╔══

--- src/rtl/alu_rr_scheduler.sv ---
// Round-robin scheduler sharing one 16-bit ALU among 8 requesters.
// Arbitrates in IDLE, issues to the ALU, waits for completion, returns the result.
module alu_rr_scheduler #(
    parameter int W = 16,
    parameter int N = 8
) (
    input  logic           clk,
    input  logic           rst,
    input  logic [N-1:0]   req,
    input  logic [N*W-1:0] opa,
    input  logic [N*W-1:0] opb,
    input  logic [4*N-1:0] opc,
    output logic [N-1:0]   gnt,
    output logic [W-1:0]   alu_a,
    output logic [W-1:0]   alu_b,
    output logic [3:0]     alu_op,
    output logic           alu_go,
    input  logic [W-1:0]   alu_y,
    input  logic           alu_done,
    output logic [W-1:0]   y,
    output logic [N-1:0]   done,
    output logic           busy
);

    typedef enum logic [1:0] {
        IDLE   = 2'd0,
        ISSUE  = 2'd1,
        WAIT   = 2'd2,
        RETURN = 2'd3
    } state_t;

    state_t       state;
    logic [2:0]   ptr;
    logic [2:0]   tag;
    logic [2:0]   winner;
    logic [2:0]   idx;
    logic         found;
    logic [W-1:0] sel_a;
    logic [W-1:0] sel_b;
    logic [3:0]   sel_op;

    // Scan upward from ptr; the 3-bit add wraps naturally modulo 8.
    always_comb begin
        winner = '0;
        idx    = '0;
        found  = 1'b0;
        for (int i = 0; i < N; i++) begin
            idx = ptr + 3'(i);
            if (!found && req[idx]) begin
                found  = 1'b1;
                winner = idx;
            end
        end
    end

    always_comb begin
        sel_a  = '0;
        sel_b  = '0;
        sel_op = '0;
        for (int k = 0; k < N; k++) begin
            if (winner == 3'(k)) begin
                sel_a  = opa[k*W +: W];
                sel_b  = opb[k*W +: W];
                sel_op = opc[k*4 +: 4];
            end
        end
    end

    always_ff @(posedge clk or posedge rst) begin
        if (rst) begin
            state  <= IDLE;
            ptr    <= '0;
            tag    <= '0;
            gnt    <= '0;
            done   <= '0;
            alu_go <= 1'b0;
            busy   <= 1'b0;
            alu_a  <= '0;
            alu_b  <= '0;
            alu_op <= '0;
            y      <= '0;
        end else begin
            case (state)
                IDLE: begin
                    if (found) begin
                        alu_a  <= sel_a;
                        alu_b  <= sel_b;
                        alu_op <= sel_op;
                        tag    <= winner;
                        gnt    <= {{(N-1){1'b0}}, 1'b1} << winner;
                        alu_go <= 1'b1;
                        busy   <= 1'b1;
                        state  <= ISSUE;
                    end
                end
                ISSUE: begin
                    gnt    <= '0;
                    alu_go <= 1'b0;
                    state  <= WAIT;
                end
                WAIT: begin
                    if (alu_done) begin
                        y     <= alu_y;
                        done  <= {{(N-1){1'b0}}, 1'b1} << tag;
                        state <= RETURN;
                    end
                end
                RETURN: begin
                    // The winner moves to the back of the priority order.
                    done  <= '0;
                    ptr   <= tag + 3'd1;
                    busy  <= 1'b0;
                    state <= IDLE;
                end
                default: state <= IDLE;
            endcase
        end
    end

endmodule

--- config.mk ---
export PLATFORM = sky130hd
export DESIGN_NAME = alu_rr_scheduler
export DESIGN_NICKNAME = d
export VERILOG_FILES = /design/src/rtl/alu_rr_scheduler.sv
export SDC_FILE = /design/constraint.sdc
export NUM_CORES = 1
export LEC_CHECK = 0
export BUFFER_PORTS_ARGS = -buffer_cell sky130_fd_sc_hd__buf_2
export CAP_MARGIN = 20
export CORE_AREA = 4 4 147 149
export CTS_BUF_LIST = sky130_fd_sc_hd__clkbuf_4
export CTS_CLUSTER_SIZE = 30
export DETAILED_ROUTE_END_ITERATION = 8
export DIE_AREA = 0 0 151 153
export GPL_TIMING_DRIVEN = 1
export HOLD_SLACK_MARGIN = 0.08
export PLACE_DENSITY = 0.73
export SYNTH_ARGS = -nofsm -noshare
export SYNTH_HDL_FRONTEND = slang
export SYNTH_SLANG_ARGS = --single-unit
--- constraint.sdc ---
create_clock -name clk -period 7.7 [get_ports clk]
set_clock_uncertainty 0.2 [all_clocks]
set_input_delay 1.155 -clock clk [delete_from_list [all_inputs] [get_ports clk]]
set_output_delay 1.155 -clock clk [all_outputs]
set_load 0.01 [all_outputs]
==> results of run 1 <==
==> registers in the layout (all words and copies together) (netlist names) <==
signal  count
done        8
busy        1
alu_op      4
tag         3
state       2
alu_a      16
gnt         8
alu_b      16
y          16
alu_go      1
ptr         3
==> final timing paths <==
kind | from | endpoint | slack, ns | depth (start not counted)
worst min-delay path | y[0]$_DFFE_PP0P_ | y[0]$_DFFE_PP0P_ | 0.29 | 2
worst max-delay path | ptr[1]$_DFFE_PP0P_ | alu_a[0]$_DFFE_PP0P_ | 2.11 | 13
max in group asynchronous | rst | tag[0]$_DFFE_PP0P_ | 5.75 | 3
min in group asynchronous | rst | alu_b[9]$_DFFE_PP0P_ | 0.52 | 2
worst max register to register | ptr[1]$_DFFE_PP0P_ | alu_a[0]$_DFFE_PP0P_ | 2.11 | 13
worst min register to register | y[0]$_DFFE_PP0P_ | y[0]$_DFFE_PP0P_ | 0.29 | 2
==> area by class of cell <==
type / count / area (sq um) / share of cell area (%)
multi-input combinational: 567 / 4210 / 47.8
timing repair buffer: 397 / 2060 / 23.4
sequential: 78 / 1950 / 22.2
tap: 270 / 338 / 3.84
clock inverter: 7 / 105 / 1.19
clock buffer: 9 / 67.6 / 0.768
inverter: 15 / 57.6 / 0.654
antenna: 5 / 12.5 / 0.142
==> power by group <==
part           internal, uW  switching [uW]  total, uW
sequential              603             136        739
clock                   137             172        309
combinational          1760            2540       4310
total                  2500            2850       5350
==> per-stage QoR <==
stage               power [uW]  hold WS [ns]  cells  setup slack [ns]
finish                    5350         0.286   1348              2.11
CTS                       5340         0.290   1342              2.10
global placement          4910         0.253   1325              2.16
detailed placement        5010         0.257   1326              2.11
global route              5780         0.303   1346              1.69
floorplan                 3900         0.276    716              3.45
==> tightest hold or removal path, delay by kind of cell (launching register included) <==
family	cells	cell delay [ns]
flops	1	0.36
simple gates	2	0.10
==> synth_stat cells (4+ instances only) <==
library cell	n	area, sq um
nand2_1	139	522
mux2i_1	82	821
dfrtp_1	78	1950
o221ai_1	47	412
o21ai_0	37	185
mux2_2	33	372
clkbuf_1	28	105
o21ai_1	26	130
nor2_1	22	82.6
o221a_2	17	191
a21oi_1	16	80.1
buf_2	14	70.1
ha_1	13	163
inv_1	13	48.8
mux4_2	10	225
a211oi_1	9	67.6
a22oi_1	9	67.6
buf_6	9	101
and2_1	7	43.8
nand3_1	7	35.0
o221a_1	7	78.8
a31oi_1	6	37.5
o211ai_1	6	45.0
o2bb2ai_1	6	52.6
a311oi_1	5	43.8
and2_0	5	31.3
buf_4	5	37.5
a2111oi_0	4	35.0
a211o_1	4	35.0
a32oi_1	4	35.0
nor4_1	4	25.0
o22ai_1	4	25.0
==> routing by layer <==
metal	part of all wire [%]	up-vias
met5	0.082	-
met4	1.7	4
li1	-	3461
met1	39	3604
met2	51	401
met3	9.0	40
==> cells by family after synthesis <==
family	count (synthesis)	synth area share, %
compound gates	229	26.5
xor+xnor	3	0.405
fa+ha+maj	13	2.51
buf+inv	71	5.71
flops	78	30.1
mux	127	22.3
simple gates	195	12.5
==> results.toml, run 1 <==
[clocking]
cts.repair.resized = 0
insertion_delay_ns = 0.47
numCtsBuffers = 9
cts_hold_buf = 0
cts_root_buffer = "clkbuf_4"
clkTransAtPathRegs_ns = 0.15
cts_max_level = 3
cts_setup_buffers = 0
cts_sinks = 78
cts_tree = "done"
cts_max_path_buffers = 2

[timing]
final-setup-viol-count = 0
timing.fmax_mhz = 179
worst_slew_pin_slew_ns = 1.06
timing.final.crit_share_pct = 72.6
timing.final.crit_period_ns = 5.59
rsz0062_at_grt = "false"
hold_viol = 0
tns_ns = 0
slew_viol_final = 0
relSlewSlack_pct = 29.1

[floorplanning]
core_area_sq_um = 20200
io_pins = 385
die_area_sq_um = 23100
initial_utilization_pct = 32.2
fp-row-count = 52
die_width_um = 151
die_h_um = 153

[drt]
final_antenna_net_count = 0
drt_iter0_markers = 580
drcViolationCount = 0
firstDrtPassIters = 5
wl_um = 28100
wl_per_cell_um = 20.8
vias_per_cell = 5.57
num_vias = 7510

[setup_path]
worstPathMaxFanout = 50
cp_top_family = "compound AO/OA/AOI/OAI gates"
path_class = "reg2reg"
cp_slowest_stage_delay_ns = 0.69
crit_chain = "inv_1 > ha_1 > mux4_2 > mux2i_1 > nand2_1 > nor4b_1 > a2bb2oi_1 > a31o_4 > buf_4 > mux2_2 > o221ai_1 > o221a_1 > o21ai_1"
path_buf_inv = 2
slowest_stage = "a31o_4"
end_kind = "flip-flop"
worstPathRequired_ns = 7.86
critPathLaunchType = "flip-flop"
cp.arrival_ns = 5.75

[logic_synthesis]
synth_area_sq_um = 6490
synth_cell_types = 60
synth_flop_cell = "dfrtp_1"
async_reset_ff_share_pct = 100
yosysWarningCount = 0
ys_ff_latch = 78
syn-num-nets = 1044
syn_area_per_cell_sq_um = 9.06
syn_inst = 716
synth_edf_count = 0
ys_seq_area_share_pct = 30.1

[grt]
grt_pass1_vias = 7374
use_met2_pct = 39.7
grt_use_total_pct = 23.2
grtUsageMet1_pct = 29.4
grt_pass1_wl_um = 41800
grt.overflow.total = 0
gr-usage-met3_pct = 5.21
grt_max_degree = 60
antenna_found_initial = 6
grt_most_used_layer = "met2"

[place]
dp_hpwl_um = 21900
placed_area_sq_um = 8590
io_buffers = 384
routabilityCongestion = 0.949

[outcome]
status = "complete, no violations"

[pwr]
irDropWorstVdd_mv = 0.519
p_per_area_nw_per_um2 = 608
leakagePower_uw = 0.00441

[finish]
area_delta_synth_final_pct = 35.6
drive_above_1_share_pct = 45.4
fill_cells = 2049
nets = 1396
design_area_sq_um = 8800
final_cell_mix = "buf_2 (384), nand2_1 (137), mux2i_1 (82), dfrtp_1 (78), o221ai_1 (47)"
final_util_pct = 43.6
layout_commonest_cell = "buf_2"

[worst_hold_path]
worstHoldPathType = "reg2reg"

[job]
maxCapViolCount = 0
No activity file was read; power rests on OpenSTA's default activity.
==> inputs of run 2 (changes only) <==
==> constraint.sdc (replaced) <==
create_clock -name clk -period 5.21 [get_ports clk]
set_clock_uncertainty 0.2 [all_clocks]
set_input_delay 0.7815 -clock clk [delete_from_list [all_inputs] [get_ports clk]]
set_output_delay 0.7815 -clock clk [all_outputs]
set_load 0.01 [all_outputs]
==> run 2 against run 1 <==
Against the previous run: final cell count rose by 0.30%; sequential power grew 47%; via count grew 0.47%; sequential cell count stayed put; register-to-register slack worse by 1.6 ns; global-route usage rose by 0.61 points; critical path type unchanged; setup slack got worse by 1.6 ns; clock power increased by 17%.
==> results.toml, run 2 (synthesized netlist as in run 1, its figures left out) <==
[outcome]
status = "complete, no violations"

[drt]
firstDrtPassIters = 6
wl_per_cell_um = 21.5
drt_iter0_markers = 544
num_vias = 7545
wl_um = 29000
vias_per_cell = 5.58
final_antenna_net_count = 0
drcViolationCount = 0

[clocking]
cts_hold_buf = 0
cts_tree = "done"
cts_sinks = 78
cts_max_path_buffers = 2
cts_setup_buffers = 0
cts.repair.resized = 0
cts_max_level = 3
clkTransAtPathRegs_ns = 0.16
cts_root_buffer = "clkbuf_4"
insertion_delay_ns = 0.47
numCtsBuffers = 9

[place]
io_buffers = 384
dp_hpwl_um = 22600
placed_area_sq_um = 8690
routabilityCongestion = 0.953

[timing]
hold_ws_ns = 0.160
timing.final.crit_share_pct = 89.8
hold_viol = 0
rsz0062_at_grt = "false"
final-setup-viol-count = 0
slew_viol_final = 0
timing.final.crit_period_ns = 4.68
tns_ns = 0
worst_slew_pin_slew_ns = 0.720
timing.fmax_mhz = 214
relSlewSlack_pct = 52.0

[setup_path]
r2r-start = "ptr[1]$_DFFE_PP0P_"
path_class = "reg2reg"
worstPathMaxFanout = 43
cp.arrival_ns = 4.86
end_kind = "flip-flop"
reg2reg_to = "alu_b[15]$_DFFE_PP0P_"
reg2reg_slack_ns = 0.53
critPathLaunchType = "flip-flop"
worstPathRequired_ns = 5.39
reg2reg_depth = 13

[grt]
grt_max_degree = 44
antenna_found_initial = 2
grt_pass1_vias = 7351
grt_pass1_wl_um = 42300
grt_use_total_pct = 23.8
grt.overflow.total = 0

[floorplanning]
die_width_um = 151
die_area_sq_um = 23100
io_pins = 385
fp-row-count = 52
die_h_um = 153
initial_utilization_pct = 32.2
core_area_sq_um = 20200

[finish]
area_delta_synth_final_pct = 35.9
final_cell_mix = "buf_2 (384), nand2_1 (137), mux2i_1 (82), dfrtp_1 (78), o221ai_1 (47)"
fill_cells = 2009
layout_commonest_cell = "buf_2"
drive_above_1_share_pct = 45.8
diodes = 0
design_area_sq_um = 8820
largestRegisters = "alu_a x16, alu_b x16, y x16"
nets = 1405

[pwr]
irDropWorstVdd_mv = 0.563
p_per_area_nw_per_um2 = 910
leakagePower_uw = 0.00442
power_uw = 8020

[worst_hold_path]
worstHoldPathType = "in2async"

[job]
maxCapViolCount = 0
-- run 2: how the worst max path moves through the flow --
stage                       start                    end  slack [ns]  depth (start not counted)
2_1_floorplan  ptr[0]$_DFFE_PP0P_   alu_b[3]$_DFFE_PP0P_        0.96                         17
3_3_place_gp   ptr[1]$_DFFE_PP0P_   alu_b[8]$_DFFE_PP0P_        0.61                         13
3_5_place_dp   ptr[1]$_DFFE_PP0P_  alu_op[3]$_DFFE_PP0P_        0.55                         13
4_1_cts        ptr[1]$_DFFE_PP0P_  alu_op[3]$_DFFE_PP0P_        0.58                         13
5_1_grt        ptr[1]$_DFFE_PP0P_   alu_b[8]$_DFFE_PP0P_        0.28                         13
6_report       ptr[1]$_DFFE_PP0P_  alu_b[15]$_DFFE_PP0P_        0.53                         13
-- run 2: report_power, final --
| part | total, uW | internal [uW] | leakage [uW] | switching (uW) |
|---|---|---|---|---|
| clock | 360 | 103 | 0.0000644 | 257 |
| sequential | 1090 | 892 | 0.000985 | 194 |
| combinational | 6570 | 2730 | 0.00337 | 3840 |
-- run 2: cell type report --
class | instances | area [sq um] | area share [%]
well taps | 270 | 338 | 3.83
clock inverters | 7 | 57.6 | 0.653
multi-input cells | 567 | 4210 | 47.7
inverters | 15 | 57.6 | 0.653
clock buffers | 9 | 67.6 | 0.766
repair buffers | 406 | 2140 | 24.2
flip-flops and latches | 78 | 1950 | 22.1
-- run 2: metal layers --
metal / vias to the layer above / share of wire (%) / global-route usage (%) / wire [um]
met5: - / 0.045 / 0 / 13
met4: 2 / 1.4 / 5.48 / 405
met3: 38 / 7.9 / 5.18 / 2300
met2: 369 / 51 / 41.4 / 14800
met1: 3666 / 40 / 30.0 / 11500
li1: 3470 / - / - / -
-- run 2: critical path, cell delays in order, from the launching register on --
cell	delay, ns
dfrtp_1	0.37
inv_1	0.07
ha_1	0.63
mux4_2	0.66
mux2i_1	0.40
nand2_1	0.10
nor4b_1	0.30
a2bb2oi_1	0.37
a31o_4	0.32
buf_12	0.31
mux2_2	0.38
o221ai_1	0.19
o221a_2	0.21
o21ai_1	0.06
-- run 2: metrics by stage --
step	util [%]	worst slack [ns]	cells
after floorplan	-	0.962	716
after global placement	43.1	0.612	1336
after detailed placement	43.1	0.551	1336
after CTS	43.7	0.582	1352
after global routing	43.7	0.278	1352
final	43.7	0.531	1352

╚══

# [About this task]
The string "only" marks the lines to copy; report each of them from the data above.

# [Worked solution]
==> synth_stat cells (4+ instances only) <==
==> inputs of run 2 (changes only) <==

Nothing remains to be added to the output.